Travel and Leisure

Travel is the movement of people between relatively distant geographical locations for any purpose and any duration, with or without any means of transport. Travel also includes relatively short stays between successive movements. Movements between locations requiring only a few minutes are not considered as travel. As an activity, travel also covers all the activities performed during travel and leisure.
Travel is a wider concept than a trip. A round trip is a particular type of travel whereby a person moves from his/her usual residence to one or several distant locations and returns. A trip can also be part of a round trip. Travel is most commonly done for recreation and leisure, to visit friends and family, or for business and commuting; but may be for numerous other reasons, such as health care, migration. Travel may occur by walking or human-powered mode, or through mechanical vehicles, either as private or public transport.
Travel may be local, regional, national or international. In some countries, non-local internal travel may require an internal passport, while international travel typically requires a passport and visa.
Travel and Tourism
Tourism is travel for recreational, leisure or business purposes. The World Tourism Organization defines tourists as people who “travel to and stay in places outside their usual environment for more than twenty-four hours and not more than one consecutive year for leisure, business and other purposes not related to the exercise of an activity remunerated from within the place visited”. Tourism has become a popular global leisure activity. In 2008, there were over 922 million international tourist arrivals, with a growth of 1.9% as compared to 2007. International tourism receipts grew to $944 billion in 2008, corresponding to an increase in real terms of 1.8%.
The Economy and it’s affects on Travel and Tourism

As a result of the late-2000s recession, international travel demand suffered a strong slowdown beginning in June 2008, with growth in international tourism arrivals worldwide falling to 2% during the boreal summer months. This negative trend intensified during 2009, exacerbated in some countries due to the outbreak of the AH1N1 influenza virus, resulting in a worldwide decline of 4% in 2009 to 880 million international tourists arrivals, and an estimated 6% decline in international tourism receipts.
How Travel affects the world
Travel, Leisure and Tourism is vital for many different countries around the world, Australia, Egypt, Greece and Thailand, as well as The Bahamas, Fiji, the Maldives and the Seychelles all rely on it as means of income thanks to the large amount of business that comes with selling their goods and services, which also leads to many different employment opportunities within the service industries that are associated with tourism.
These service industries include transportation services, such as airlines, cruise ships and taxis, hospitality services, such as accommodations, including hotels and resorts, and entertainment venues, such as amusement parks, casinos, shopping malls, various music venues and the theatre.
Backpacking
Backpacking is a term that has historically been used to denote a form of low-cost, independent international travel. Terms such as independent travel and/or budget travel are often used interchangeably with backpacking. The factors that traditionally differentiate backpacking from other forms of tourism include, but are not limited to the following: use of public transport as a means of travel, preference of youth hostels to traditional hotels, length of the trip vs. conventional vacations, use of a backpack, an interest in meeting the locals as well as seeing the sights.
The definition of a backpacker has evolved as travellers from different cultures and regions participate and will continue to do so, preventing an air-tight definition. Recent research has found that, “…backpackers constituted a heterogeneous group with respect to the diversity of rationales and meanings attached to their travel experiences. They also displayed a common commitment to a non-institutionalised form of travel, which was central to their self identification as backpackers”. Backpacking as a lifestyle and as a business has grown considerably in the 2000s as the commonplace of low-cost airlines, hostels or budget accommodation in many parts of the world, and digital communication and resources make planning, executing and continuing a long-term backpacking trip easier than ever before.

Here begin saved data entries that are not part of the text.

Context: an optimization exercise on an open-source flow, tuned for small area. The choices shown serve that exercise and are no tape-out recipe.
Where RTL was checked, it was by simulation tests only, not by an equivalence proof against the original.
No functional check of the RTL was part of run 4.
Power and IR drop assume default switching activity.

$ cat flow/design.v
module mnt_fxu (
    input  wire        clk,
    input  wire        rst,       
    input  wire        req,
    input  wire        we,
    input  wire [5:0]  addr,      
    input  wire [31:0] wdata,
    output wire        ready,
    output wire [31:0] rdata
);
    localparam [31:0] ID_VALUE = 32'h4D4E5431;
    reg [31:0] regs [0:15];
    reg [4:0]  ph;
    reg        run;
    reg [2:0]  pc;
    reg        ill, lipend;
    reg [3:0]  lird;
    reg [31:0] T, U, ACC;
    reg        cx, c, sa, sb, nz, guard, sticky, hb, rs;
    reg        tq;            
    reg        bq;            
    reg        m_mul, m_div;  
    reg [4:0]  L;
    wire [5:0]  op = wdata[31:26];
    wire [3:0]  rd = wdata[25:22];
    wire [3:0]  ra = wdata[21:18];
    wire [3:0]  rb = wdata[17:14];
    wire [4:0]  k  = wdata[4:0];
    wire fmt_rrr = (op >= 6'h01 && op <= 6'h07) || op == 6'h0A;
    wire fmt_rrs = (op == 6'h08) || (op == 6'h09);
    wire fmt_rr  = (op == 6'h0B) || (op == 6'h0C) || (op >= 6'h10 && op <= 6'h17);
    wire fmt_ri  = (op == 6'h30);
    reg legal;
    always @(*) begin
        if (fmt_rrr)      legal = (wdata[13:0] == 14'd0);
        else if (fmt_rrs) legal = (wdata[17:5] == 13'd0);
        else if (fmt_rr)  legal = (wdata[17:0] == 18'd0);
        else if (fmt_ri)  legal = (wdata[21:0] == 22'd0);
        else              legal = 1'b0;
    end
    wire is_reg  = addr[5:4] == 2'b10;
    wire is_cmd  = we && addr == 6'h03;
    wire k_rd    = !we;
    wire k_wrr   = we && is_reg;
    wire k_li    = is_cmd && lipend;
    wire k_cmd   = is_cmd && !lipend && legal && !fmt_ri;
    wire k_long  = k_rd || k_wrr || k_li || k_cmd;
    wire imm     = req && !k_long;
    wire o_mul   = op == 6'h05 || op == 6'h06;
    wire o_div   = op == 6'h07;
    wire o_tof   = op == 6'h17;
    wire o_fromf = op == 6'h13;
    wire md      = o_mul || o_div;
    wire o_simple = fmt_rrr && !md;
    wire [2:0] last = k_rd ? 3'd1 : (k_wrr || k_li) ? 3'd0 :
                      md ? 3'd4 : 3'd1;
    wire p_load  = run && k_cmd && (md ? pc == 3'd1 : pc == 3'd0);
    wire p_loadu = run && k_cmd && pc == 3'd0;
    wire p_out   = run && k_cmd && pc == last;
    wire p_shout = run && k_cmd && o_mul && pc == 3'd3;
    wire p_copy  = run && k_cmd && o_div && pc == 3'd3;
    wire p_wr    = run && pc == 3'd0 && (k_wrr || k_li);
    wire s_md    = run && pc == 3'd2;
    wire s_mul   = s_md && m_mul;
    wire s_div   = s_md && m_div;
    wire ph0  = ph == 5'd0;
    wire ph31 = ph == 5'd31;
    assign ready = imm || (run && (k_rd ? (pc == 3'd1) : (ph31 && pc == last)));
    wire [3:0] idx_x = k_rd ? addr[3:0] :
                       (run && pc == 3'd0 && fmt_rrr) ? rb :
                       (run && pc == 3'd3) ? rd : ra;
    wire       x = regs[idx_x][0];
    wire negx = ((o_div && pc == 3'd1) || (o_tof && pc == 3'd0)) && sa;
    wire xn   = x ^ (negx && cx);
    wire [7:0] fe = U[30:23];
    reg  [5:0] dd;
    always @(*) begin
        case (op)
            6'h03, 6'h04:             dd = 6'h36;            
            6'h08:                    dd = -{1'b0, k};
            6'h09:                    dd = {1'b0, k};
            6'h10, 6'h11, 6'h12:      dd = 6'h36;            
            6'h14, 6'h15, 6'h16:      dd = 6'd10;
            6'h13:                    dd = 6'd12 - fe[5:0];   
            6'h17:                    dd = {1'b0, L} - 6'd23;
            default:                  dd = 6'd0;
        endcase
    end
    wire       rev  = md && pc != 3'd0;
    wire [4:0] base = rev ? {~ph[3:0], 1'b0} : 5'd0;
    wire [4:0] off  = !rev ? dd[4:0] :
                      (pc == 3'd4 || (pc == 3'd3 && ph31)) ?
                          ((op == 6'h05) ? 5'd22 : o_div ? 5'd1 : 5'd0) : 5'd0;
    wire [4:0] sel  = base + off;
    wire       tp   = T[sel];
    wire [6:0] j    = {2'b00, ph} + {dd[5], dd};
    wire       jneg = j[6];
    wire       jbig = !j[6] && j[5];
    wire sub   = op == 6'h02 || op == 6'h04;
    wire fill  = (op == 6'h09 || op == 6'h14 || op == 6'h15) ? sa : 1'b0;
    wire v_sh  = jneg ? 1'b0 : jbig ? fill : tp;
    reg  win;
    always @(*) begin
        case (op)
            6'h0B:   win = ph >= 5'd10;
            6'h0C:   win = ph <  5'd10;
            6'h12:   win = ph >= 5'd10 && ph <= 5'd17;
            6'h16:   win = ph <= 5'd7;
            default: win = 1'b1;
        endcase
    end
    wire f_fnz  = |U[22:0];
    wire f_zero = (fe == 8'hFF && f_fnz) || fe <= 8'd116;
    wire f_sat  = fe >= 8'd148;
    wire v_ff   = jneg ? 1'b0 : (j <= 7'd22) ? tp : (j == 7'd23);
    wire       up    = guard && (sticky || v_sh);
    wire [7:0] e8    = {3'd0, L} + 8'd117;
    wire       ebit  = e8[ph[2:0] + 3'd1];
    reg  a_bit, inv, c0, use_x;
    always @(*) begin
        a_bit = v_sh & win;
        inv   = 1'b0;
        c0    = 1'b0;
        use_x = 1'b0;
        if (o_simple) begin
            if (op == 6'h0A) a_bit = x & tp;
            else begin
                a_bit = v_sh;
                inv   = sub;
                c0    = sub;
                use_x = 1'b1;
            end
        end else if (o_mul) begin
            a_bit = (op == 6'h05 && ph > 5'd21) ? hb : tq;
        end else if (o_div) begin
            a_bit = tq;
            inv   = sa ^ sb;
            c0    = sa ^ sb;
        end else if (o_fromf) begin
            a_bit = v_ff;
            inv   = sa;
            c0    = sa;
        end else if (o_tof) begin
            a_bit = (ph <= 5'd22) ? v_sh : ebit;
            c0    = up;
        end
    end
    wire sa_in = a_bit ^ inv;
    wire sb_in = use_x & x;
    wire s_cin = ph0 ? c0 : c;
    wire c_nx  = (sa_in & sb_in) | (sa_in & s_cin) | (sb_in & s_cin);
    wire o     = (((o_div || o_tof) && !nz) || (o_fromf && f_zero)) ? 1'b0 :
                 (o_fromf && f_sat) ? (ph31 ? sa : !sa) :
                 (o_tof && ph31) ? sa : (sa_in ^ sb_in ^ s_cin);
    wire        bsub = s_div && (bq ^ sb);
    wire        ben  = s_div || (s_mul && tq);
    wire        ain  = s_div && tq;
    wire [31:0] aa   = {ACC[30:0], ain};
    wire [31:0] bb   = (U & {32{ben}}) ^ {32{bsub}};
    wire [31:0] sum;
    wire [32:0] cy;
    assign cy[0] = bsub;
    genvar gi;
    generate for (gi = 0; gi < 32; gi = gi + 1) begin : rca
        assign sum[gi]  = aa[gi] ^ bb[gi] ^ cy[gi];
        assign cy[gi+1] = (aa[gi] & bb[gi]) | (aa[gi] & cy[gi]) | (bb[gi] & cy[gi]);
    end endgenerate
    wire       wr   = p_wr || p_out || s_div;
    wire [3:0] widx = k_wrr ? addr[3:0] : k_li ? lird : rd;
    wire       wbit = p_wr ? wdata[ph] : s_div ? bq : o;
    integer r;
    always @(posedge clk) begin
        for (r = 0; r < 16; r = r + 1)
            regs[r] <= {(wr && widx == r) ? wbit : regs[r][0], regs[r][31:1]};
    end
    wire [31:0] id_v = ID_VALUE;
    reg t_in;
    always @(*) begin
        if (run && k_rd)  t_in = is_reg ? x : (addr == 6'h00) ? id_v[ph] :
                                 (addr == 6'h02) && ((ph == 5'd1 && ill) || (ph == 5'd4 && lipend));
        else if (p_load)  t_in = xn;
        else if (p_shout) t_in = ACC[31];
        else if (p_copy)  t_in = ph0 ? bq : x;
        else              t_in = T[0];
    end
    always @(posedge clk) begin
        T   <= {t_in, T[31:1]};
        ACC <= sum;
        if (p_loadu) U <= {o_tof ? xn : x, U[31:1]};
        cx <= ph31 ? 1'b0 : (cx | x);
        c  <= c_nx;
        tq <= !ph31 ? tp : (p_shout && op == 6'h06) ? ACC[31] : (p_load && md) ? xn : tp;
        bq <= !sum[31];
        m_mul <= o_mul;
        m_div <= o_div;
        if (p_out && ph == 5'd21) hb <= tq;
    end
    always @(posedge clk) begin
        if (rst) begin
            ph     <= 5'd0;
            run    <= 1'b0;
            pc     <= 3'd0;
            ill    <= 1'b0;
            lipend <= 1'b0;
            lird   <= 4'd0;
        end else begin
            ph <= ph + 5'd1;
            if (!run) begin
                if (req && k_long && ph31) begin
                    run <= 1'b1;
                    pc  <= 3'd0;
                end
                if (imm && we) begin
                    if (addr == 6'h02) begin
                        if (wdata[1]) ill <= 1'b0;
                    end else if (addr == 6'h03) begin
                        if (!legal) ill <= 1'b1;
                        else if (fmt_ri) begin
                            lipend <= 1'b1;
                            lird   <= rd;
                        end
                    end
                end
            end else if (ready) begin
                run <= 1'b0;
                if (k_li) lipend <= 1'b0;
            end else if (ph31) begin
                pc <= pc + 3'd1;
            end
        end
    end
    always @(posedge clk) begin
        if (!run && ph31) begin
            sa     <= x;
            nz     <= 1'b0;
            guard  <= 1'b0;
            sticky <= 1'b0;
            rs     <= 1'b0;
        end else begin
            if (p_loadu && ph31) sb <= x;
            if (p_loadu && o_tof && ph >= 5'd25) rs <= rs | T[7];
            if (p_loadu && (o_tof ? xn : x)) begin
                nz     <= 1'b1;
                L      <= ph;
                guard  <= ph >= 5'd24 && T[8];
                sticky <= ph >= 5'd25 && (rs || T[7]);
            end
        end
    end
    assign rdata = T;
endmodule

Travel and Leisure together
Travel and Leisure link together perfectly as a coupling, as the main reason people often travel is simply for some leisurely time to themselves or with their loved ones. Leisure is a period of time spent out of work and essential domestic activity. It is also the period of recreational and discretionary time before or after compulsory activities such as eating and sleeping, going to work or running a business, attending school and doing homework, household chores, and day-to-day stress. The distinction between leisure and compulsory activities is loosely applied, i.e. people sometimes do work-oriented tasks for pleasure as well as for long-term utility. Distinction may also arise between free time and leisure. For example, criticicism of consumer capitalism by the Situationist International maintains that free time is illusory and rarely free and instead, economic and social forces appropriate it from the individual and sell it back to him as a commodity in the form of leisure. Leisure studies is the academic discipline concerned with the study and analysis of leisure.